Error Record Handling

You can configure error record handling at a stage level and at a pipeline level.

When an error occurs as a stage processes a record, Data Collector handles the record based on the stage configuration. One of the stage options is to pass the record to the pipeline for error handling. For this option, Data Collector processes the record based on the pipeline error record handling configuration.

When you configure a pipeline, be aware that stage error handling takes precedence over pipeline error handling. That is, a pipeline might be configured to write error records to file, but if a stage is configured to discard error records those records are discarded. You might use this functionality to reduce the types of error records that are saved for review and reprocessing.

Note that records missing required fields do not enter the stage. They are passed directly to the pipeline for error handling.

Pipeline Error Record Handling

Pipeline error record handling determines how Data Collector processes error records that stages send to the pipeline for error handling. It also handles records deliberately dropped from the pipeline such as records without required fields.

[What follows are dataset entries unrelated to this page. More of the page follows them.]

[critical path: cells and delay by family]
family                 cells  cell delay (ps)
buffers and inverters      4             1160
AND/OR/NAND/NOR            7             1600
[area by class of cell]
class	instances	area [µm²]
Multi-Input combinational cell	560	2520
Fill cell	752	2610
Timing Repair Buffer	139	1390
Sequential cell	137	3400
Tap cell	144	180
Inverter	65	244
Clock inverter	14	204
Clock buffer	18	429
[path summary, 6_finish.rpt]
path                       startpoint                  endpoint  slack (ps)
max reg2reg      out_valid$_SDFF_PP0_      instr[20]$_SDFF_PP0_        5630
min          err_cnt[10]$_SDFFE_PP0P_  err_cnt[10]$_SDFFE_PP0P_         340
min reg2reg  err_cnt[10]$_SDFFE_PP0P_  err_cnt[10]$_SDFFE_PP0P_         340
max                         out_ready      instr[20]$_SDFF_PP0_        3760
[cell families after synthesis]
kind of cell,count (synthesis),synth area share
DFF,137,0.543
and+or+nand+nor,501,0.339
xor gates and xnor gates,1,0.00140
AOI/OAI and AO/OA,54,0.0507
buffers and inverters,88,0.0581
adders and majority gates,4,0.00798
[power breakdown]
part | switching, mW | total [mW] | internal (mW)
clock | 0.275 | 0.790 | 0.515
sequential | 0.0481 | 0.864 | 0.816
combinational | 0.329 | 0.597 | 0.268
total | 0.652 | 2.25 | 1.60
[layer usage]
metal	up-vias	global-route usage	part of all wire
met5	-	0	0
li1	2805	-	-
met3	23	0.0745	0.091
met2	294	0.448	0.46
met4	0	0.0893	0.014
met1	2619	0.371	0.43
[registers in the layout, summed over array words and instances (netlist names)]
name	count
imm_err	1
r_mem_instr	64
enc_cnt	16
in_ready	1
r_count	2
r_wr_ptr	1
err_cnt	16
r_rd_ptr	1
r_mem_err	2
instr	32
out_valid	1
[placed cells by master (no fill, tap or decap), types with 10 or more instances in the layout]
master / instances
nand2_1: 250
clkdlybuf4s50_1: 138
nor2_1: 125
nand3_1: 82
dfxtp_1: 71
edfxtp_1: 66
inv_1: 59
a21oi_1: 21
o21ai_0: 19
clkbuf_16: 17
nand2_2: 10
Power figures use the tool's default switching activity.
**src/rtl/enum_type.sv**
```systemverilog
// Shared tetris enums and constants used by the core and its command scheduler.
package enum_type;

    typedef enum logic [3:0] {
        NONE,
        INIT,
        GEN,
        WAIT,
        LEFT,
        RIGHT,
        DOWN,
        DROP,
        ROTATE,
        ROTATE_REV,
        HOLD,
        BAR,
        CLEAR,
        END
    } state_type;

    localparam int BCD_W = 4;
    localparam int BAR_WIDTH = 10;
    localparam logic [BAR_WIDTH-1:0] LFSR_SEED = 10'h001;

endpackage

```
**src/rtl/tetris_cmd_sched_cmd_fifo.sv**
```systemverilog
// Synchronous command FIFO of state_type entries with flush; DEPTH must be a power of 2.
module cmd_fifo
    import enum_type::*;
#(
    parameter int DEPTH = 4
) (
    input  logic      clk,
    input  logic      reset_n,
    input  logic      flush,
    input  logic      push,
    input  logic      pop,
    input  state_type din,
    output state_type dout,
    output logic      full,
    output logic      empty
);

    localparam int AW = (DEPTH > 1) ? $clog2(DEPTH) : 1;

    state_type mem_q [DEPTH];
    state_type mem_d [DEPTH];
    logic [AW:0] wr_ptr_q, wr_ptr_d;
    logic [AW:0] rd_ptr_q, rd_ptr_d;
    logic do_push, do_pop;

    // Extra pointer bit distinguishes full from empty when indices match.
    assign empty = (wr_ptr_q == rd_ptr_q);
    assign full  = (wr_ptr_q[AW] != rd_ptr_q[AW]) && (wr_ptr_q[AW-1:0] == rd_ptr_q[AW-1:0]);
    assign dout  = mem_q[rd_ptr_q[AW-1:0]];

    always_comb begin
        do_pop   = pop && !empty;
        do_push  = push && (!full || do_pop);
        mem_d    = mem_q;
        wr_ptr_d = wr_ptr_q;
        rd_ptr_d = rd_ptr_q;
        if (flush) begin
            wr_ptr_d = '0;
            rd_ptr_d = '0;
        end else begin
            if (do_push) begin
                mem_d[wr_ptr_q[AW-1:0]] = din;
                wr_ptr_d = wr_ptr_q + 1'b1;
            end
            if (do_pop) rd_ptr_d = rd_ptr_q + 1'b1;
        end
    end

    always_ff @(posedge clk) begin
        mem_q <= mem_d;
        if (!reset_n) begin
            wr_ptr_q <= '0;
            rd_ptr_q <= '0;
        end else begin
            wr_ptr_q <= wr_ptr_d;
            rd_ptr_q <= rd_ptr_d;
        end
    end

endmodule

```
**src/rtl/tetris_cmd_sched.sv**
```systemverilog
// Merges buttons, gravity and garbage bars into the core's ctrl stream, issuing only in WAIT.
// Optional DAS auto-repeat on hold_left/hold_right is enabled by TETRIS_AUTO_REPEAT_EN.
module tetris_cmd_sched
    import enum_type::*;
#(
    parameter int CMD_DEPTH  = 4,
    parameter int GRAV_BASE  = 50_000_000,
    parameter int GRAV_MIN   = 3_000_000,
    parameter int MAX_LEVEL  = 7,
    parameter int BAR_PERIOD = 16
`ifdef TETRIS_AUTO_REPEAT_EN
    ,
    parameter int DAS_DELAY  = 10_000_000,
    parameter int DAS_RATE   = 2_500_000
`endif
) (
    input  logic                 clk,
    input  logic                 reset_n,
    input  logic                 btn_left,
    input  logic                 btn_right,
    input  logic                 btn_rot,
    input  logic                 btn_rot_rev,
    input  logic                 btn_down,
    input  logic                 btn_drop,
    input  logic                 btn_hold,
`ifdef TETRIS_AUTO_REPEAT_EN
    input  logic                 hold_left,
    input  logic                 hold_right,
`endif
    input  state_type            game_state,
    input  logic [4*BCD_W-1:0]   score,
    output state_type            ctrl,
    output logic [BAR_WIDTH-1:0] bar_mask,
    output logic [3:0]           level,
    output logic                 cmd_dropped
);

    logic [3:0]           level_q, level_d;
    logic [31:0]          grav_cnt_q, grav_cnt_d;
    logic                 grav_pend_q, grav_pend_d;
    logic [15:0]          bar_cnt_q, bar_cnt_d;
    logic                 bar_pend_q, bar_pend_d;
    logic [BAR_WIDTH-1:0] lfsr_q, lfsr_d;
    logic                 cmd_dropped_q, cmd_dropped_d;

    logic       idle, btn_any, push, pop, fifo_full, fifo_empty;
    logic       rpt_push;
    state_type  rpt_cmd, btn_cmd, push_cmd, fifo_head;
    logic [6:0] btn_vec;
    logic [7:0] lvl_raw;
    logic [31:0] period, shifted;
    logic [3:0] hole;

    assign idle    = (game_state == INIT) || (game_state == END);
    assign btn_vec = {btn_drop, btn_hold, btn_rot, btn_rot_rev, btn_left, btn_right, btn_down};
    assign btn_any = |btn_vec;

`ifdef TETRIS_AUTO_REPEAT_EN
    logic [31:0] das_cnt_q, das_cnt_d;

    // Counter re-enters at DELAY-RATE+1 so later repeats land every DAS_RATE cycles.
    always_comb begin
        das_cnt_d = 32'd0;
        rpt_push  = 1'b0;
        rpt_cmd   = hold_left ? LEFT : RIGHT;
        if (hold_left ^ hold_right) begin
            if (das_cnt_q == 32'(DAS_DELAY)) begin
                rpt_push  = 1'b1;
                das_cnt_d = 32'(DAS_DELAY - DAS_RATE + 1);
            end else begin
                das_cnt_d = das_cnt_q + 32'd1;
            end
        end
    end

    always_ff @(posedge clk) begin
        if (!reset_n) das_cnt_q <= 32'd0;
        else          das_cnt_q <= das_cnt_d;
    end
`else
    assign rpt_push = 1'b0;
    assign rpt_cmd  = NONE;
`endif

    always_comb begin
        btn_cmd = NONE;
        if      (btn_drop)    btn_cmd = DROP;
        else if (btn_hold)    btn_cmd = HOLD;
        else if (btn_rot)     btn_cmd = ROTATE;
        else if (btn_rot_rev) btn_cmd = ROTATE_REV;
        else if (btn_left)    btn_cmd = LEFT;
        else if (btn_right)   btn_cmd = RIGHT;
        else if (btn_down)    btn_cmd = DOWN;
        push_cmd = btn_any ? btn_cmd : rpt_cmd;
    end

    // Issue path: bars beat gravity beat queued buttons; nothing leaves outside WAIT.
    always_comb begin
        ctrl        = NONE;
        pop         = 1'b0;
        grav_pend_d = grav_pend_q;
        bar_pend_d  = bar_pend_q;
        if (reset_n) begin
            if (idle) begin
                ctrl = btn_any ? DOWN : NONE;
            end else if (game_state == WAIT) begin
                if (bar_pend_q) begin
                    ctrl       = BAR;
                    bar_pend_d = 1'b0;
                end else if (grav_pend_q) begin
                    ctrl        = DOWN;
                    grav_pend_d = 1'b0;
                end else if (!fifo_empty) begin
                    ctrl = fifo_head;
                    pop  = 1'b1;
                end
            end
        end
        push          = reset_n && !idle && (btn_any || rpt_push);
        cmd_dropped_d = !idle && btn_any &&
                        (($countones(btn_vec) > 1) || (fifo_full && !pop));

        lvl_raw = 8'(score[11:8]) + 8'(score[15:12]) * 8'd10;
        level_d = (lvl_raw > 8'(MAX_LEVEL)) ? 4'(MAX_LEVEL) : lvl_raw[3:0];
        shifted = 32'(GRAV_BASE) >> level_q;
        period  = (shifted < 32'(GRAV_MIN)) ? 32'(GRAV_MIN) : shifted;

        grav_cnt_d = grav_cnt_q;
        bar_cnt_d  = bar_cnt_q;
        if (idle) begin
            grav_cnt_d  = 32'd0;
            grav_pend_d = 1'b0;
            bar_cnt_d   = 16'd0;
            bar_pend_d  = 1'b0;
        end else if (grav_cnt_q >= period - 32'd1) begin
            // A fresh tick wins over a same-cycle clear; pending ticks never stack.
            grav_cnt_d  = 32'd0;
            grav_pend_d = 1'b1;
            if (BAR_PERIOD != 0) begin
                if (bar_cnt_q == 16'(BAR_PERIOD - 1)) begin
                    bar_cnt_d  = 16'd0;
                    bar_pend_d = 1'b1;
                end else begin
                    bar_cnt_d = bar_cnt_q + 16'd1;
                end
            end
        end else begin
            grav_cnt_d = grav_cnt_q + 32'd1;
        end

        lfsr_d = {lfsr_q[BAR_WIDTH-2:0], lfsr_q[9] ^ lfsr_q[6]};
        hole   = (lfsr_q[3:0] >= 4'd10) ? lfsr_q[3:0] - 4'd10 : lfsr_q[3:0];
    end

    assign bar_mask    = ~(BAR_WIDTH'(1) << hole);
    assign level       = level_q;
    assign cmd_dropped = cmd_dropped_q;

    always_ff @(posedge clk) begin
        if (!reset_n) begin
            level_q       <= 4'd0;
            grav_cnt_q    <= 32'd0;
            grav_pend_q   <= 1'b0;
            bar_cnt_q     <= 16'd0;
            bar_pend_q    <= 1'b0;
            lfsr_q        <= LFSR_SEED;
            cmd_dropped_q <= 1'b0;
        end else begin
            level_q       <= level_d;
            grav_cnt_q    <= grav_cnt_d;
            grav_pend_q   <= grav_pend_d;
            bar_cnt_q     <= bar_cnt_d;
            bar_pend_q    <= bar_pend_d;
            lfsr_q        <= lfsr_d;
            cmd_dropped_q <= cmd_dropped_d;
        end
    end

    cmd_fifo #(.DEPTH(CMD_DEPTH)) u_fifo (
        .clk     (clk),
        .reset_n (reset_n),
        .flush   (idle),
        .push    (push),
        .pop     (pop),
        .din     (push_cmd),
        .dout    (fifo_head),
        .full    (fifo_full),
        .empty   (fifo_empty)
    );

endmodule

```
**config.mk**
```make
export PLATFORM = sky130hd
export DESIGN_NAME = tetris_cmd_sched
export DESIGN_NICKNAME = d
export VERILOG_FILES = /design/src/rtl/enum_type.sv /design/src/rtl/tetris_cmd_sched_cmd_fifo.sv /design/src/rtl/tetris_cmd_sched.sv
export SDC_FILE = /design/constraint.sdc
export NUM_CORES = 1
export LEC_CHECK = 0
export CAP_MARGIN = 15
export CORE_ASPECT_RATIO = 1.5
export CORE_UTILIZATION = 45
export DETAILED_ROUTE_END_ITERATION = 10
export GPL_TIMING_DRIVEN = 0
export PLACE_DENSITY = 0.75
export SLEW_MARGIN = 40
export SYNTH_ARGS = -nofsm -noshare
export SYNTH_HDL_FRONTEND = slang
export SYNTH_SLANG_ARGS = --single-unit
```
**constraint.sdc**
```tcl
create_clock -name clk -period 3.5 [get_ports clk]
set_input_delay 1.05 -clock clk [delete_from_list [all_inputs] [get_ports clk]]
set_output_delay 1.05 -clock clk [all_outputs]
set_load 0.02 [all_outputs]
```
Yosys cells after proc, flatten, opt, wreduce, memory -nomap -nowiden:

Index checks and enable logic that the tools add are counted.

* $mul: 1
* $lt $le $gt $ge: 8
* reductions and logical operators: 23
* equality and inequality tests: 8
* muxes and demuxes: 37
* bitwise logic cells: 6
* shift operators: 2
* add/subtract/negate cells: 13

Operators by type and width (number)
* $mux 4: 15
* $add 32x1->32 const B: 1
* $ge 32x32->1: 1
* $lt 32x22->1 const B: 1
* $mux 32: 1
* $shr 26x4->32 const A: 1
* $sub 32x1->32 const B: 1
* $add 16x1->16 const B: 1
* $bwmux 16: 1
* $eq 16x4->1 const B: 1
* $mux 16: 1
* $mux 3: 5
* $mux 1: 12
* $not 10->10: 1
* $shl 1x4->10 const A: 1
* $logic_and 1x1->1: 9
* $add 4x8->8: 1
* $bmux 4 s2: 1
* $demux 4 s2: 1
* $gt 8x3->1 const B: 1
* $mul 4x3->7 const B: 1
* $reduce_or 7->1: 1
* $add 1x1->2: 3
* $add 3x1->3 const B: 2
* other kinds (24): 34

* input bits: 29
* output and inout bits: 19
* word-level logic and storage cells: 112
* register bits: 87

Depth between registers and ports, before layout:

Gate-level depths: netlist (run 1).

* depth in word-level cells: 11
* gate-level depth with buffers: 13
* gate-level depth less buffers: 11

Cells and area by module:

Synthesis (run 1) repeated with hierarchy kept, for this count alone.

* cell total of the unflattened synthesis: 619
* area total of the unflattened synthesis: 5499.0 um2

Modules (own cells, without submodules)
* tetris_cmd_sched: seq. area each 1301.2 um2, cells each 544, area each 4428.0 um2, instances 1
* cmd_fifo: seq. area each 600.6 um2, cells each 75, area each 1071.0 um2, instances 1

Worst setup path before layout (run 1):

OpenSTA, ideal clock, no wires.

* kind: input to register
* start point: input btn_left
* end point: register cmd_dropped_q (netlist: cmd_dropped)
* data arrival time: 3.238 ns
* path slack: 0.133 ns
* path buffers: 0
* stages: 9
* required time: 3.370 ns
* setup time: 0.130 ns
* cell sequence: fa_1 > inv_1 > fa_1 > inv_1 > ha_1 > a21o_1 > fa_1 > a311oi_1 > nor3_1

* cells in the longest elaborated chain, start to end: 6
* elaborated cells on any way between the ends: 8
* those cells by class: add/sub: 3; order compare: 1; reduce/logical: 4

RTL lines
* start, declared: RTL line tetris_cmd_sched.sv:19 `input logic btn_left,`
* $add 1x1->2 (implied by the code): RTL line tetris_cmd_sched.sv:121 `(($countones(btn_vec) > 1) || (fifo_full && !pop));`
* $add 2x2->3 (implied by the code): RTL line tetris_cmd_sched.sv:121
* $add 3x3->4 (implied by the code): RTL line tetris_cmd_sched.sv:121
* $gt 4x1->1: RTL line tetris_cmd_sched.sv:121
* $logic_or 1x1->1: RTL line tetris_cmd_sched.sv:121
* $logic_and 1x1->1 *: RTL line tetris_cmd_sched.sv:120 `cmd_dropped_d = !idle && btn_any &&`
* end signal, assigned: RTL line tetris_cmd_sched.sv:175 `cmd_dropped_q <= cmd_dropped_d;`
* end, declared: RTL line tetris_cmd_sched.sv:44 `logic cmd_dropped_q, cmd_dropped_d;`

Mark *: on every way between the ends. The rest lies on a longest branch, timed or not.
A chain may end at the register's enable or synchronous reset.

Worst setup path in the final report (run 1):

* start point: input btn_rot_rev
* end point: register cmd_dropped_q (netlist: cmd_dropped)

* cells in the longest elaborated chain, start to end: 6
* elaborated cells on any way between the ends: 8
* those cells by class: add/sub: 3; order compare: 1; reduce/logical: 4

RTL lines
* start, declared: RTL line tetris_cmd_sched.sv:22 `input logic btn_rot_rev,`
* $add 1x1->2 (implied by the code): RTL line tetris_cmd_sched.sv:121
* $add 2x2->3 (implied by the code): RTL line tetris_cmd_sched.sv:121
* $add 3x3->4 (implied by the code): RTL line tetris_cmd_sched.sv:121
* $gt 4x1->1: RTL line tetris_cmd_sched.sv:121
* $logic_or 1x1->1: RTL line tetris_cmd_sched.sv:121
* $logic_and 1x1->1 *: RTL line tetris_cmd_sched.sv:120

Marked as above.

==> run summary, run 1 <==
The number of remaining DRC errors was 0; the number of levels the H-tree was split into was 3. The floorplan step set the die height to 137 um. The total die area is 12600 um^2, and the count of synthesis-stage warnings from yosys is 0. In the routed layout, each cell is associated on average with a via count of 5.67. After routing, the total negative slack on setup checks comes to 0 ps. The worst max-slew margin expressed relative to the limit was 0.523; the first-pass iteration count of the detailed router was 4. Across the VDD grid, the largest voltage drop is 0.206 mV.

The buffer depth of the longest clock path was 2. For this design, the sink count on the clock tree is 87. The filler cells instantiated in the layout total 1054. The logs give 48 for the top-level I/O count and 9700 um for the HPWL reported at the end of detailed placement. The number of hold violations in the final report is 0, and the data required time of the worst path is 3710 ps. Cell with the most instances after synthesis: sky130_fd_sc_hd__nor2_1.

STA classifies the critical path startpoint as an input port. Pin count of the biggest net entering global routing: 16. After synthesis, the netlist uses 65 different library cells. The worst setup path is captured at a flop.

The die is 91.9 um wide. The logs give 4926 for the number of global-route vias before repair and 9.83 ps for the clock skew after layout. The standard cell with the maximum stage delay on the critical path was sky130_fd_sc_hd__fa_1.

The detailed router finished its first iteration with 184 violations. Timing would allow up to 290 MHz. Once layout is done, the placed cells without fillers occupy 6400 um^2. Summing every instance area after synthesis gives 5460 um^2. The logs give 0.213 for the overall routing resource usage and 0 for the count of hold buffers inserted by post-cts repair. The delay contributed by the slowest stage of the critical path is 490 ps, and the number of antenna violations at the first check in global routing is 0. From synthesis to final layout, the design area changed by 17.3%. The shortest clock period the worst path allows after layout was 3450 ps. The run gives 9 as the number of CTS-inserted buffers.

The tools report the total length of routed wires as 12600 um. Ranked by total cell area, the synthesized netlist is headed by sky130_fd_sc_hd__dfxtp_1 26%, sky130_fd_sc_hd__ha_1 12%, sky130_fd_sc_hd__edfxtp_1 8.8%. The layout net count was 755. The kind of cell with the highest combined delay along the critical path is adder cells.

The fraction of registers with async set or reset after synthesis is 0, and the area after detailed placement is 6070 um^2. The design draws 2.25 mW. Of all nets on the critical path, the largest fanout is 4. The logs give 0.349 for the portion of the post-synthesis area used by sequential elements and 0.468 for the initial cell density of the core. The reported leakage power was 2.48 nW; the global-route congestion overflow total was 0. The signal on the critical path passes through dlygate4sd2_1 -> fa_1 -> inv_1 -> fa_1 -> inv_1 -> ha_1 -> a21o_1 -> fa_1 -> a311oi_2 -> nor3_2. The gate count after technology mapping is 612. The clock slew seen by the registers of the worst setup and hold paths is 70 ps, and the number of nets with antenna violations after routing is 0. Arrival time of data at the critical path endpoint: 3670 ps. Dividing total power by cell area gives a power density of 352 nW/um^2.

For the core box area, the log shows 11700 um^2. The critical path's most frequent cell was sky130_fd_sc_hd__fa_1. Setup violations remaining at the end of the flow were counted as 0. The number of storage elements in the synthesis netlist came out at 87. The commonest cells after synthesis are 87 x sky130_fd_sc_hd__nor2_1, 71 x sky130_fd_sc_hd__dfxtp_1, 51 x sky130_fd_sc_hd__ha_1, 41 x sky130_fd_sc_hd__nand2_1, 34 x sky130_fd_sc_hd__nand3_1.

For the pin with the worst max-slew slack, the measured transition is 710 ps. The run gives 48 as the number of standard-cell rows in the floorplan. The worst hold path belongs to the class flop to flop. The finished layout holds 825 standard cells, fillers aside. In this run the clock root is driven by a sky130_fd_sc_hd__clkbuf_16. The last weighted congestion value of the routability-driven placer was 0.869. The count of pins over their slew limit is 0. The cell type with the highest aggregate area in the netlist was sky130_fd_sc_hd__dfxtp_1. In this run the mean area of a mapped cell was 8.92 um^2. The path type of the worst setup path was input port to flop. Clock latency on the worst-skew pair, taken at its later pin, is 350 ps. Port buffering added 38 buffers. Counting flops with a built-in enable in the synthesized netlist gives 16. The flow ran to the end, and the final reports show no timing, DRC or antenna violations. The repair_antennas step left the layout with diodes totalling 0.

The max-cap check violation count is 0. Detailed routing inserted a total of 4679 vias. Dividing the detail-routed wire length by the instance count gives 15.3 um. The share of cells above drive strength 1 was 0.0919; the area share of the leading cell type in the synthesized netlist was 0.260. The number of buffers and inverters on the critical path is 3. The share of the clock period used by the worst path after layout came out at 0.986. The final core utilization is 0.549. TritonCTS built the clock tree. Among all flip-flop cells after synthesis, the most frequent one is sky130_fd_sc_hd__dfxtp_1. The first global-routing pass estimated 21500 um of wire. The total instance count after detailed placement was 809.
==> routing by layer <==
layer  track usage  wire length [um]  part of all wire  vias to the layer above
met1         0.208              4830              0.38                     2242
met5             0                 0                 0                        -
met3        0.0322               346             0.027                       31
li1              -                 -                 -                     2311
met2         0.426              7160              0.57                       95
met4         0.107               302             0.024                        0
==> per-stage QoR <==
| step | hold slack, ps | setup slack, ps |
|---|---|---|
| final | 440 | 48.7 |
| after global routing | 465 | -17.8 |
| after CTS | 443 | 15.2 |
| after detailed placement | 426 | -574 |
| after global placement | 420 | -518 |
| after floorplan | 412 | 133 |
==> cell usage in the layout (no fill, tap or decap), types with 9 or more instances in the layout <==
cell type and instances:
sky130_fd_sc_hd__clkbuf_16 9, sky130_fd_sc_hd__dfxtp_1 70, sky130_fd_sc_hd__nand3_1 34, sky130_fd_sc_hd__xnor2_1 22, sky130_fd_sc_hd__a21o_1 19, sky130_fd_sc_hd__nor3_1 13
sky130_fd_sc_hd__and2_1 16, sky130_fd_sc_hd__inv_1 28, sky130_fd_sc_hd__nand4_1 13, sky130_fd_sc_hd__conb_1 11, sky130_fd_sc_hd__ha_1 51, sky130_fd_sc_hd__edfxtp_1 16
sky130_fd_sc_hd__a211oi_1 13, sky130_fd_sc_hd__o21ai_0 22, sky130_fd_sc_hd__nand2_1 41, sky130_fd_sc_hd__clkdlybuf4s50_1 28, sky130_fd_sc_hd__xor2_1 21, sky130_fd_sc_hd__nor2_1 84
sky130_fd_sc_hd__a21oi_1 26, sky130_fd_sc_hd__o211ai_1 10
==> area by class of cell <==
class                      count  area [um^2]  area share
timing repair buffer          40          369      0.0577
inverter                      28          105      0.0164
clock buffer                  11          233      0.0364
tap                          150          188      0.0293
sequential                    87         1900       0.297
buffer                        16         96.3      0.0151
multi-input combinational    488         3460       0.541
clock inverter                 5         41.3     0.00645
==> registers in the layout, indices dropped and copies added (netlist names) <==
register	count
bar_cnt_q	16
bar_pend_q	1
cmd_dropped	1
grav_cnt_q	32
grav_pend_q	1
level	4
lfsr_q	10
u_fifo.mem_q	16
u_fifo.rd_ptr_q	3
u_fifo.wr_ptr_q	3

The pipeline provides the following error record handling options:
Discard
The pipeline discards the record. Data Collector includes the records in error record counts and metrics.
Write to Another Pipeline
The pipeline writes error records to an SDC RPC pipeline. Data Collector includes the records in error record counts and metrics.
When you write to another pipeline, Data Collector effectively creates an SDC RPC origin pipeline to pass the error records to another pipeline.
You need to create an SDC RPC destination pipeline to process the error records. The pipeline must include an SDC RPC origin configured to read error records from this pipeline.
For more information about SDC RPC pipelines, see SDC RPC Pipeline Overview.
Write to Elasticsearch
The pipeline writes error records and related details to Elasticsearch. Data Collector includes the records in error record counts and metrics.
You define the configuration properties for the Elasticsearch cluster to use.
Write to File
The pipeline writes error records and related details to a local directory. Data Collector includes the records in error record counts and metrics.
You define the directory to use and the maximum file size. Error files are named based on the File Prefix pipeline property.
Write to file is not supported for cluster pipelines at this time.
Write to Kafka
The pipeline writes error records and related details to Kafka. Data Collector includes the records in error record counts and metrics.
You define the configuration properties for the Kafka cluster to use.
Write to MapR Streams
The pipeline writes error records and related details to MapR Streams. Data Collector includes the records in error record counts and metrics.
You define the configuration properties for the MapR Streams to use.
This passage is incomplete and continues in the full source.